Modifications in the classification of primary myelodysplastic syndromes: The addition of a scoring system

Abstract

A retrospective series of patients with the primary myelodysplastic syndrome has been reviewed and the survival updated. A scoring system is proposed that has advantages in predicting survival outcome. The importance of either dysmegakaryocytopoiesis or dysgranulocytopoiesis is emphasized because of its prognostic impact on leukaemic progression. Over 50 per cent of the patients die from either acute leukaemia or consequences of defective marrow production of granulocytes and platelets.
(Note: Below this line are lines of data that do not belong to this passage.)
===== src/rtl/ita_output_buffer.sv =====
// Output staging buffer for the ITA datapath: per-lane masking, small FIFO and tile-boundary tracking.
// Optional same-cycle bypass when empty is enabled with `define ITA_OUT_BYPASS_EN.
module ita_output_buffer #(
    parameter int unsigned N     = 16,
    parameter int unsigned WO    = 8,
    parameter int unsigned M     = 64,
    parameter int unsigned DEPTH = 2
) (
    input  logic                         clk_i,
    input  logic                         rst_ni,
    input  logic                         clear_i,
    input  logic                         valid_i,
    output logic                         ready_o,
    input  logic [N*WO-1:0]              data_i,
    input  logic [N-1:0]                 mask_i,
    output logic                         valid_o,
    input  logic                         ready_i,
    output logic [N*WO-1:0]              data_o,
    output logic                         tile_done_o,
    output logic [$clog2(DEPTH+1)-1:0]   usage_o,
    output logic                         overflow_o
);

    localparam int unsigned DW    = N * WO;
    localparam int unsigned BEATS = (M * M) / N;
    localparam int unsigned CW    = (BEATS > 1) ? $clog2(BEATS) : 1;
    localparam int unsigned PW    = (DEPTH > 1) ? $clog2(DEPTH) : 1;
    localparam int unsigned UW    = $clog2(DEPTH + 1);

    logic [DW-1:0] mem [DEPTH];
    logic [PW-1:0] wr_ptr;
    logic [PW-1:0] rd_ptr;
    logic [UW-1:0] count;
    logic [CW-1:0] beat_cnt;
    logic          overflow_q;

    logic [DW-1:0] masked;
    logic          full;
    logic          empty;
    logic          bypass;
    logic          push;
    logic          pop;
    logic          wr_en;
    logic          rd_en;

    // Pointers wrap modulo DEPTH, which need not be a power of two.
    function automatic logic [PW-1:0] ptr_inc(input logic [PW-1:0] p);
        return (p == PW'(DEPTH - 1)) ? '0 : p + PW'(1);
    endfunction

    // Disabled lanes are forced to zero before the beat is stored or bypassed.
    always_comb begin
        masked = data_i;
        for (int i = 0; i < int'(N); i++) begin
            if (!mask_i[i]) begin
                masked[i*WO +: WO] = '0;
            end
        end
    end

    assign full  = (count == UW'(DEPTH));
    assign empty = (count == '0);

`ifdef ITA_OUT_BYPASS_EN
    assign bypass = empty && valid_i && ready_i;
`else
    assign bypass = 1'b0;
`endif

    assign ready_o = !full;
    assign push    = valid_i && !full;
    assign valid_o = !empty || bypass;
    assign pop     = valid_o && ready_i;
    assign wr_en   = push && !bypass;
    assign rd_en   = pop && !bypass;

    assign data_o      = bypass ? masked : (empty ? '0 : mem[rd_ptr]);
    assign tile_done_o = pop && (beat_cnt == CW'(BEATS - 1));
    assign usage_o     = count;
    assign overflow_o  = overflow_q;

    // Storage is not reset; only the valid region addressed by the pointers matters.
    always_ff @(posedge clk_i) begin
        if (wr_en && !clear_i) begin
            mem[wr_ptr] <= masked;
        end
    end

    always_ff @(posedge clk_i or negedge rst_ni) begin
        if (!rst_ni) begin
            wr_ptr     <= '0;
            rd_ptr     <= '0;
            count      <= '0;
            beat_cnt   <= '0;
            overflow_q <= 1'b0;
        end else if (clear_i) begin
            wr_ptr     <= '0;
            rd_ptr     <= '0;
            count      <= '0;
            beat_cnt   <= '0;
            overflow_q <= 1'b0;
        end else begin
            if (wr_en) begin
                wr_ptr <= ptr_inc(wr_ptr);
            end
            if (rd_en) begin
                rd_ptr <= ptr_inc(rd_ptr);
            end
            if (wr_en && !rd_en) begin
                count <= count + UW'(1);
            end else if (!wr_en && rd_en) begin
                count <= count - UW'(1);
            end
            // Beat counter follows the output handshake, bypassed beats included.
            if (pop) begin
                beat_cnt <= tile_done_o ? '0 : beat_cnt + CW'(1);
            end
            if (valid_i && full) begin
                overflow_q <= 1'b1;
            end
        end
    end

endmodule


===== config.mk =====
export PLATFORM = sky130hd
export DESIGN_NAME = ita_output_buffer
export DESIGN_NICKNAME = d
export VERILOG_FILES = /design/src/rtl/ita_output_buffer.sv
export SDC_FILE = /design/constraint.sdc
export NUM_CORES = 1
export LEC_CHECK = 0
export BUFFER_PORTS_ARGS = -buffer_cell sky130_fd_sc_hd__buf_2
export CAP_MARGIN = 30
export CELL_PAD_IN_SITES_DETAIL_PLACEMENT = 1
export CELL_PAD_IN_SITES_GLOBAL_PLACEMENT = 2
export CORE_MARGIN = 8
export CORE_UTILIZATION = 35
export CTS_CLUSTER_DIAMETER = 100
export DETAILED_ROUTE_END_ITERATION = 12
export GPL_TIMING_DRIVEN = 0
export PLACE_DENSITY_LB_ADDON = 0.12
export SLEW_MARGIN = 20
export SYNTH_ARGS = -nofsm -noshare
export SYNTH_HDL_FRONTEND = slang
export SYNTH_SLANG_ARGS = --single-unit

===== constraint.sdc =====
create_clock -name clk_i -period 12.5 [get_ports clk_i]
set_clock_uncertainty 0.1 [all_clocks]
set_input_delay 1.25 -clock clk_i [delete_from_list [all_inputs] [get_ports clk_i]]
set_output_delay 1.25 -clock clk_i [all_outputs]
set_load 0.005 [all_outputs]

==> run_summary.xml, run 1 <==
<?xml version="1.0" encoding="UTF-8"?>
<metrics>
  <group name="place">
    <metric name="port_buffers" unit="">282</metric>
    <metric name="placed_wire_length_estimate" unit="um">21740</metric>
    <metric name="dp_worst_setup_slack" unit="ps">8730</metric>
    <metric name="routabilityCongestion" unit="">0.7068</metric>
    <metric name="placedInstanceArea" unit="mm^2">0.01328</metric>
  </group>
  <group name="drt">
    <metric name="detail_route.vias_per_cell" unit="">4.604</metric>
    <metric name="post-route-drc-count" unit="">0</metric>
    <metric name="drt_pre_antenna_iters" unit="">4</metric>
    <metric name="wl_per_cell" unit="um">18.90</metric>
    <metric name="ant_nets" unit="">0</metric>
    <metric name="drt_iter0_markers" unit="">211</metric>
    <metric name="drt-total-wl" unit="um">28690</metric>
    <metric name="vias" unit="">6989</metric>
  </group>
  <group name="logic_synthesis">
    <metric name="synth-seq-cells" unit="">269</metric>
    <metric name="combinational_family_with_the_most_area_after_synthesis" unit="">simple AND/OR/NAND/NOR gates</metric>
    <metric name="synth_ff_type" unit="">sky130_fd_sc_hd__edfxtp_1</metric>
    <metric name="yosys.area_share.xor_xnor" unit="">0.003949</metric>
    <metric name="synth_top_cell_area_share" unit="">0.6932</metric>
    <metric name="seq_area_frac_synth" unit="">0.7226</metric>
    <metric name="post-synth-top-area-cell" unit="">sky130_fd_sc_hd__edfxtp_1</metric>
    <metric name="post_synth_fa_ha_maj_area_fraction" unit="">0.001128</metric>
    <metric name="leading_cell_type_by_number_of_instances_after_synthesis" unit="">sky130_fd_sc_hd__edfxtp_1</metric>
    <metric name="synth.lib_cells_used.distinct" unit="">34</metric>
    <metric name="top_post_synthesis_cells_by_area" unit="">sky130_fd_sc_hd__edfxtp_1, sky130_fd_sc_hd__mux2i_1, sky130_fd_sc_hd__and2_1</metric>
    <metric name="netlist_instances" unit="">745</metric>
    <metric name="synth_fp_nets" unit="">895</metric>
    <metric name="synth.cells.most_frequent" unit="">sky130_fd_sc_hd__edfxtp_1, sky130_fd_sc_hd__nor2_1, sky130_fd_sc_hd__mux2i_1, sky130_fd_sc_hd__and2_1, sky130_fd_sc_hd__buf_2</metric>
    <metric name="synth-edff-count" unit="">256</metric>
    <metric name="post_synth.cell_area_avg" unit="um^2">14.89</metric>
    <metric name="syn-cell-area" unit="mm^2">0.01109</metric>
    <metric name="ys_async_sr_fraction" unit="">0.04833</metric>
    <metric name="synth-compound-area-share" unit="">0.009703</metric>
    <metric name="number_of_synthesis_warnings" unit="">0</metric>
    <metric name="synthSimpleGateAreaFrac" unit="">0.1311</metric>
    <metric name="portion_of_netlist_area_occupied_by_mux_cells" unit="">0.1164</metric>
  </group>
  <group name="clocking">
    <metric name="cts-root-to-sink-buffers" unit="">3</metric>
    <metric name="cts-buffers-inserted" unit="">31</metric>
    <metric name="cts-hold-fix-buffers" unit="">0</metric>
    <metric name="post_cts_resize_count" unit="">0</metric>
    <metric name="cts_tree" unit="">yes</metric>
    <metric name="clkSlewWorstSetupHoldPaths" unit="ps">60</metric>
    <metric name="cts_setup_buffers" unit="">0</metric>
    <metric name="clock-root-buffer" unit="">sky130_fd_sc_hd__clkbuf_16</metric>
    <metric name="cts-htree-levels" unit="">1</metric>
    <metric name="clkSinkCount" unit="">269</metric>
    <metric name="worst_skew_pair.late_latency" unit="ps">550</metric>
  </group>
  <group name="setup_path">
    <metric name="cpMaxStageDelayCell" unit="">sky130_fd_sc_hd__clkbuf_1</metric>
    <metric name="path_cells" unit="">buf_2, nor2_1, clkbuf_1, buf_2, nor2_1, buf_2</metric>
    <metric name="worst_path_fanout_max" unit="">10</metric>
    <metric name="worstSetupEndpointType" unit="">output port</metric>
    <metric name="critical_path.startpoint_type" unit="">register</metric>
    <metric name="arrival" unit="ps">2650</metric>
    <metric name="worst-setup-path-type" unit="">reg -&gt; out</metric>
    <metric name="worst_path_largest_cell_delay" unit="ps">680</metric>
    <metric name="worst_ep_required_time" unit="ps">11150</metric>
    <metric name="critical-path-top-cell-by-count" unit="">sky130_fd_sc_hd__buf_2</metric>
  </group>
  <group name="pwr">
    <metric name="p_per_area" unit="mW/mm^2">146.1</metric>
    <metric name="design_power_total" unit="uW">2072</metric>
    <metric name="power.leakage" unit="uW">0.005608</metric>
    <metric name="irDropWorstVdd" unit="V">0.0001085</metric>
  </group>
  <group name="sta">
    <metric name="final_critical_path_setup_slack" unit="ps">8504</metric>
    <metric name="drv_slew" unit="">0</metric>
    <metric name="rsz_0062_raised_after_global_routing" unit="">no</metric>
    <metric name="setup_viol" unit="">0</metric>
    <metric name="final-hold-violation-count" unit="">0</metric>
    <metric name="worst_hold_slack" unit="ps">419.5</metric>
    <metric name="worst_slew_margin_rel" unit="">0.4403</metric>
    <metric name="fin_crit" unit="ps">3996</metric>
    <metric name="tightest_slew" unit="ps">835.0</metric>
    <metric name="clock.fmax" unit="MHz">250.2</metric>
    <metric name="period_share" unit="">0.3197</metric>
  </group>
  <group name="die">
    <metric name="coreArea" unit="mm^2">0.03139</metric>
    <metric name="die_footprint" unit="mm^2">0.03764</metric>
    <metric name="die_x" unit="um">194</metric>
    <metric name="placementRows" unit="">65</metric>
    <metric name="height_of_the_die" unit="um">194</metric>
    <metric name="num_io_pins" unit="">283</metric>
    <metric name="effective_utilization_at_floorplan" unit="">0.3532</metric>
  </group>
  <group name="cells_and_area">
    <metric name="layout-drive-gt1-share" unit="">0.3432</metric>
    <metric name="fillCellCount" unit="">3328</metric>
    <metric name="design.final.nets" unit="">1243</metric>
    <metric name="p_r_area_growth_vs_syn" unit="%">27.93</metric>
    <metric name="stdcell_area" unit="mm^2">0.01419</metric>
  </group>
  <group name="job">
    <metric name="cap_viol_max_count" unit="">0</metric>
  </group>
  <group name="outcome">
    <metric name="status" unit="">finished clean</metric>
  </group>
  <group name="global_routing">
    <metric name="grt_pass1_wl" unit="um">43690</metric>
    <metric name="grt_antenna_before_repair" unit="">13</metric>
    <metric name="maximum_number_of_pins_on_one_net_before_global_route_repair" unit="">16</metric>
    <metric name="grtUsageTotal" unit="">0.1468</metric>
    <metric name="global_route.overflow_total" unit="">0</metric>
    <metric name="first_global_vias" unit="">7647</metric>
  </group>
  <group name="min_path">
    <metric name="min-delay-path-class" unit="">reg -&gt; reg</metric>
  </group>
</metrics>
Although only a few cases were included, the RAEB‐T group has a very poor outcome and appears much closer to FAB M₂in biologic behaviour than RAEB. Both the criteria for the FAB subtypes and the scoring system can be applied easily in each case of myelodysplasia.Of the 56 patients only 9 were still alive as of April, 1984. Eight of these were in the RA‐S and RA categories (or using the scoring system grouping 7 were group 1). All of the 16 patients who progressed to overt AML died within 4 weeks, and none was treated with chemotherapy. Of the remaining 31 patients, half died as a result of infection and/or haemorrhage and the remainder from apparently unrelated causes (cardiovascular, carcinoma, renal failure). These latter deaths are not surprising in light of the median age of 72 years.